The programmers using our Stack and Queue are now encouraged to use the methods provided to manipulate the data instead.

Examples

Imagine you’re a developer working on a brand new word processor. You’re tasked with creating an undo feature - allowing users to backtrack their actions till the beginning of the session.

A stack is an ideal fit for this scenario. We can record every action the user takes by pushing it to the stack. When the user wants to undo an action they’ll pop it from the stack. We can quickly simulate the feature like this:

document_actions = Stack()
document_actions.push('action: enter; text_id: 1; text: This is my favourite document')
document_actions.push('action: format; text_id: 1; alignment: center')
document_actions.pop()
document_actions.push('action: format; text_id: 1; style: bold')

Queues have widespread uses in programming as well.

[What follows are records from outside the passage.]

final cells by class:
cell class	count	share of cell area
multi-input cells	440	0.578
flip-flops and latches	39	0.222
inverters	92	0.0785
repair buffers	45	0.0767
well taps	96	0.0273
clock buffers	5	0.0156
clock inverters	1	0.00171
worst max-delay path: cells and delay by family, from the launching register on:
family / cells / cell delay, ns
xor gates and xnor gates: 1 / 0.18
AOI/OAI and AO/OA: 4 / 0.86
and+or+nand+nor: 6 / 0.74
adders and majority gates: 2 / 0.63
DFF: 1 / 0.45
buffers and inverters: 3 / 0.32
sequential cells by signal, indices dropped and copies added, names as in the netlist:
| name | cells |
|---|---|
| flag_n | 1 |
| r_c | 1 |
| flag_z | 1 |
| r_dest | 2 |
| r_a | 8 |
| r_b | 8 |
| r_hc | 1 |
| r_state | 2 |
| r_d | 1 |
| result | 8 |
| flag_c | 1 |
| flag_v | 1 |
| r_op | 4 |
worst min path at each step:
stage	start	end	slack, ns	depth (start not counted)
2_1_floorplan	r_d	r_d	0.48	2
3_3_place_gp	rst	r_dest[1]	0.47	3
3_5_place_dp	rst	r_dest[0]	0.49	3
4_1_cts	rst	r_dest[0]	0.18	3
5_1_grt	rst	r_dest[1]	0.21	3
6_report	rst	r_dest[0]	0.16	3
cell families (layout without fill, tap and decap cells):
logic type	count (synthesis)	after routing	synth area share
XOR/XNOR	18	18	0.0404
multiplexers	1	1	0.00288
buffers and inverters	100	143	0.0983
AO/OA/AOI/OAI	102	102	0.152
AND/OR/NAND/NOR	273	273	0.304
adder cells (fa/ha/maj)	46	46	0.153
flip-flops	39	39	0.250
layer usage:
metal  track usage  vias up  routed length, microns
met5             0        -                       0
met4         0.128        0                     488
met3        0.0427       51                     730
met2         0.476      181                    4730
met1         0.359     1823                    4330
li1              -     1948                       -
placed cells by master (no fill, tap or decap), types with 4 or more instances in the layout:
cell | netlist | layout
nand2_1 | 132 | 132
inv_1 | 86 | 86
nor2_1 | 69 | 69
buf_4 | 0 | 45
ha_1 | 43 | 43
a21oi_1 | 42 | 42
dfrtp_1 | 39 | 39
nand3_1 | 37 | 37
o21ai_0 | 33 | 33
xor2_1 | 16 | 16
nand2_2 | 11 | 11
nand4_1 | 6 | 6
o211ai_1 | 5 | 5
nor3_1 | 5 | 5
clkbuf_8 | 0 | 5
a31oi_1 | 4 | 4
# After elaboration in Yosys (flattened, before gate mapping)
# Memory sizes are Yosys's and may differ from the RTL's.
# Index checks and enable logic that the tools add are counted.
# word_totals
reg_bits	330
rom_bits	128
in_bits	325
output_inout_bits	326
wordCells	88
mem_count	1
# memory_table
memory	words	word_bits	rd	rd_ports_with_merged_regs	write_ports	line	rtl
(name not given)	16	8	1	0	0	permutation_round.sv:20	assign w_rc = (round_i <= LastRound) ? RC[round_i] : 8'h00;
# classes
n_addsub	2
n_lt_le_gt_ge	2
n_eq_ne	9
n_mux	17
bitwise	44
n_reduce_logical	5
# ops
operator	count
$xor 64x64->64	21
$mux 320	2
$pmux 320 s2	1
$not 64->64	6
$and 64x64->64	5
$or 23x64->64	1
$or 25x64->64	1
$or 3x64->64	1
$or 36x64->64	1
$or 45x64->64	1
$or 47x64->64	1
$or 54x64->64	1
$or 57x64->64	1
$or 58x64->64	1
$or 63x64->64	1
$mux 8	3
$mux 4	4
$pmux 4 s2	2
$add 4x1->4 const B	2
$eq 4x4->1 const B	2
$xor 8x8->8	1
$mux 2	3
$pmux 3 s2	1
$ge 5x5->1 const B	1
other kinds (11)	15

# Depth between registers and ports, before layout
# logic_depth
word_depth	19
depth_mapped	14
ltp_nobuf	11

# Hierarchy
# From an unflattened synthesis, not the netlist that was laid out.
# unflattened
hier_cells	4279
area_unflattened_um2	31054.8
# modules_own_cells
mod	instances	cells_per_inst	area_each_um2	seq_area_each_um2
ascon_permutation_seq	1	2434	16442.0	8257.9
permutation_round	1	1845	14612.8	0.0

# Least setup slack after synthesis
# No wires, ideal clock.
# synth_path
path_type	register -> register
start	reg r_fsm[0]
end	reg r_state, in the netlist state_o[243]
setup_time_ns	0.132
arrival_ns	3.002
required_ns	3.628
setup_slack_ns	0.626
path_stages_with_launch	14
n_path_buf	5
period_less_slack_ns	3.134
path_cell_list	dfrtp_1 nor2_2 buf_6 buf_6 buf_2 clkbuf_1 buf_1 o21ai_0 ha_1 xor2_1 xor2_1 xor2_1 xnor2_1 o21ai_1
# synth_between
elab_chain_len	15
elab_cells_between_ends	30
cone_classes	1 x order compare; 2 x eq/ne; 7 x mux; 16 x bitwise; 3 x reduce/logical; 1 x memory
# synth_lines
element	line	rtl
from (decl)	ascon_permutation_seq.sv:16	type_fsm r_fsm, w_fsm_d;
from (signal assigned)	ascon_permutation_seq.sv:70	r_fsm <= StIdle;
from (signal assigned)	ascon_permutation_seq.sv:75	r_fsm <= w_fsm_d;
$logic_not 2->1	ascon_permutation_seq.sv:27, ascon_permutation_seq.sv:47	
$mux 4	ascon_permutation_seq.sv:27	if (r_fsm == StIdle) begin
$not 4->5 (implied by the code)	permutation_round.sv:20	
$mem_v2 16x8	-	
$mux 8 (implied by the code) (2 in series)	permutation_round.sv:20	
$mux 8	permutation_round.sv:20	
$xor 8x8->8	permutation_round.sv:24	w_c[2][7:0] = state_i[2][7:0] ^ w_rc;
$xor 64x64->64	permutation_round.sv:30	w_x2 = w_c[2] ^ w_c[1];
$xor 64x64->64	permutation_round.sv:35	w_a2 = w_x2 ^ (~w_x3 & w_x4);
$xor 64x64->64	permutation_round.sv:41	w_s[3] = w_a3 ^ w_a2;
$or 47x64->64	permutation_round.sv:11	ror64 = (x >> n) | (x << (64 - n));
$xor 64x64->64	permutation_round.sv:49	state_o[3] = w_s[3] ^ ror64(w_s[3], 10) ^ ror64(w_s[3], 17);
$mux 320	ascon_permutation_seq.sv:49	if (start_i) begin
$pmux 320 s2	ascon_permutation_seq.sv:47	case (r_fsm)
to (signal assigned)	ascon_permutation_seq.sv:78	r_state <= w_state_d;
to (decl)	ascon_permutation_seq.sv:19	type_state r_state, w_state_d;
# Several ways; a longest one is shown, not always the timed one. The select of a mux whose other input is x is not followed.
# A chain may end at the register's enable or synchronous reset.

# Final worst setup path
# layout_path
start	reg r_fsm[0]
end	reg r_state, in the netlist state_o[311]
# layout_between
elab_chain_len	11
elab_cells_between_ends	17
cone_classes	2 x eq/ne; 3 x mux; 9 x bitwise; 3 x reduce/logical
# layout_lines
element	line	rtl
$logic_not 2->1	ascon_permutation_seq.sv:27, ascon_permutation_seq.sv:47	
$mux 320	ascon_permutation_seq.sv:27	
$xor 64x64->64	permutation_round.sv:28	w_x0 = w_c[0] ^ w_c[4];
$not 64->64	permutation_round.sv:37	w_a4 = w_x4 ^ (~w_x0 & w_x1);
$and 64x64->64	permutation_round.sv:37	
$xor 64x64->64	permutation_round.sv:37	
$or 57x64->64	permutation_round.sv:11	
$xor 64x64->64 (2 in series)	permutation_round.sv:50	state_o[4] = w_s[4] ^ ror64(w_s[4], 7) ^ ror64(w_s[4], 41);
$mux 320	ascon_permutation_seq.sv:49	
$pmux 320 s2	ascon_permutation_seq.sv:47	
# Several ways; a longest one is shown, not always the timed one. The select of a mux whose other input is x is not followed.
### config.mk
export PLATFORM = sky130hd
export DESIGN_NAME = uart_tx_param
export DESIGN_NICKNAME = d
export VERILOG_FILES = /design/src/rtl/uart_pkg.sv /design/src/rtl/uart_tx_fifo.sv /design/src/rtl/uart_tx_param.sv
export SDC_FILE = /design/constraint.sdc
export NUM_CORES = 1
export LEC_CHECK = 0
export ABC_AREA = 1
export BUFFER_PORTS_ARGS = -buffer_cell sky130_fd_sc_hd__buf_2
export CAP_MARGIN = 40
export CORE_ASPECT_RATIO = 0.8
export CORE_MARGIN = 3
export CORE_UTILIZATION = 35
export CTS_CLUSTER_SIZE = 28
export DETAILED_ROUTE_END_ITERATION = 8
export PLACE_DENSITY = 0.62
export SLEW_MARGIN = 20
export SYNTH_ARGS = -nofsm -noshare
export SYNTH_HDL_FRONTEND = slang
export SYNTH_SLANG_ARGS = --single-unit
### constraint.sdc
create_clock -name clk -period 7.9 [get_ports clk]
set_input_delay 0.395 -clock clk [delete_from_list [all_inputs] [get_ports clk]]
set_output_delay 0.395 -clock clk [all_outputs]
set_load 0.005 [all_outputs]
### src/rtl/uart_pkg.sv
// uart_pkg: definitions shared by the UART transmitter and the future receiver.
//   PAR_NONE / PAR_ODD / PAR_EVEN : parity_type encodings (2'b11 also means none)
//   tx_state_t                    : transmit FSM states with fixed encodings
//   parity_enabled()              : true when a parity bit follows the data bits
package uart_pkg;

    localparam logic [1:0] PAR_NONE = 2'b00;
    localparam logic [1:0] PAR_ODD  = 2'b01;
    localparam logic [1:0] PAR_EVEN = 2'b10;

    typedef enum logic [2:0] {
        IDLE   = 3'd0,
        START  = 3'd1,
        DATA   = 3'd2,
        PARITY = 3'd3,
        STOP   = 3'd4
    } tx_state_t;

    function automatic logic parity_enabled(input logic [1:0] ptype);
        return (ptype == PAR_ODD) || (ptype == PAR_EVEN);
    endfunction

endpackage

### src/rtl/uart_tx_fifo.sv
// uart_tx_fifo: synchronous FIFO buffering words for the UART transmitter.
//   clk, reset      : clock, asynchronous active-low reset (flushes pointers/count)
//   push, push_data : write request; ignored while full
//   pop, pop_data   : read request; pop_data shows the oldest word (ignored while empty)
//   count           : words held, 0..FIFO_DEPTH
//   full, empty     : occupancy flags decoded from count
module uart_tx_fifo #(
    parameter int DATA_W     = 8,
    parameter int FIFO_DEPTH = 4
) (
    input  logic                          clk,
    input  logic                          reset,
    input  logic                          push,
    input  logic [DATA_W-1:0]             push_data,
    input  logic                          pop,
    output logic [DATA_W-1:0]             pop_data,
    output logic [$clog2(FIFO_DEPTH):0]   count,
    output logic                          full,
    output logic                          empty
);

    localparam int AW = $clog2(FIFO_DEPTH);
    localparam int CW = AW + 1;

    logic [DATA_W-1:0] mem [FIFO_DEPTH];
    logic [AW-1:0]     wr_ptr;
    logic [AW-1:0]     rd_ptr;
    logic              do_push;
    logic              do_pop;

    assign full     = (count == CW'(FIFO_DEPTH));
    assign empty    = (count == '0);
    assign do_push  = push && !full;
    assign do_pop   = pop && !empty;
    assign pop_data = mem[rd_ptr];

    // Storage is not reset; the flushed pointers/count make stale contents unreachable.
    always_ff @(posedge clk) begin
        if (do_push) begin
            mem[wr_ptr] <= push_data;
        end
    end

    // Pointers are exactly AW bits wide, so a power-of-two depth wraps for free.
    always_ff @(posedge clk or negedge reset) begin
        if (!reset) begin
            wr_ptr <= '0;
            rd_ptr <= '0;
            count  <= '0;
        end else begin
            if (do_push) begin
                wr_ptr <= wr_ptr + 1'b1;
            end
            if (do_pop) begin
                rd_ptr <= rd_ptr + 1'b1;
            end
            case ({do_push, do_pop})
                2'b10:   count <= count + 1'b1;
                2'b01:   count <= count - 1'b1;
                default: count <= count;
            endcase
        end
    end

endmodule
`config.mk`:
```
export PLATFORM = sky130hd
export DESIGN_NAME = aes_round_ctrl_flat
export DESIGN_NICKNAME = d
export VERILOG_FILES = /design/src/rtl/aes_pkg.sv /design/src/rtl/aes_round_ctrl_if.sv /design/src/rtl/aes_rnd_idx.sv /design/src/rtl/aes_round_ctrl.sv /design/src/flat_wrapper.sv
export SDC_FILE = /design/constraint.sdc
export NUM_CORES = 1
export LEC_CHECK = 0
export CAP_MARGIN = 20
export CORE_AREA = 2 2 40 42
export DETAILED_ROUTE_END_ITERATION = 8
export DIE_AREA = 0 0 42 44
export GPL_ROUTABILITY_DRIVEN = 0
export HOLD_SLACK_MARGIN = 0.1
export PLACE_DENSITY = 0.88
export SLEW_MARGIN = 15
export SYNTH_ARGS = -nofsm -noshare
export SYNTH_HDL_FRONTEND = slang
export SYNTH_SLANG_ARGS = --single-unit
export TNS_END_PERCENT = 100
```
`constraint.sdc`:
```
create_clock -name clk -period 2.1 [get_ports clk]
set_input_delay 0.42 -clock clk [delete_from_list [all_inputs] [get_ports clk]]
set_output_delay 0.42 -clock clk [all_outputs]
set_load 0.02 [all_outputs]
```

Think of games like Street Fighter or Super Smash Brothers. Players in those games can perform special moves by pressing a combination of buttons. These button combinations can be stored in a queue.

Now imagine that you’re a developer working on a new fighting game. In your game, every time a button is pressed, an input event is fired. A tester noticed that if buttons are pressed too quickly the game only processes the first one and special moves won’t work!

You can fix that with a queue. We can enqueue all input events as they come in. This way it doesn’t matter if input events come with little time between them, they’ll all be stored and available for processing. When we’re processing the moves we can dequeue them. A special move can be worked out like this:

input_queue = Queue()
input_queue.enqueue('DOWN')
input_queue.enqueue('RIGHT')
input_queue.enqueue('B')
key_pressed = input_queue.dequeue()
key_pressed = input_queue.dequeue()
key_pressed = input_queue.dequeue()

Conclusion

Stacks and queues are simple data structures that allow us to store and retrieve data sequentially. In a stack, the last item we enter is the first to come out. In a queue, the first item we enter is the first come out.

We can add items to a stack using the push operation and retrieve items using the pop operation. With queues, we add items using the enqueue operation and retrieve items using the dequeue operation.

In Python, we can implement stacks and queues just by using the built-in List data structure. Python also has the deque library which can efficiently provide stack and queue operations in one object. Finally, we’ve made our stack and queue classes for tighter control of our data.

There are many real-world use cases for stacks and queues, understanding them allows us to solve many data storage problems in an easy and effective manner.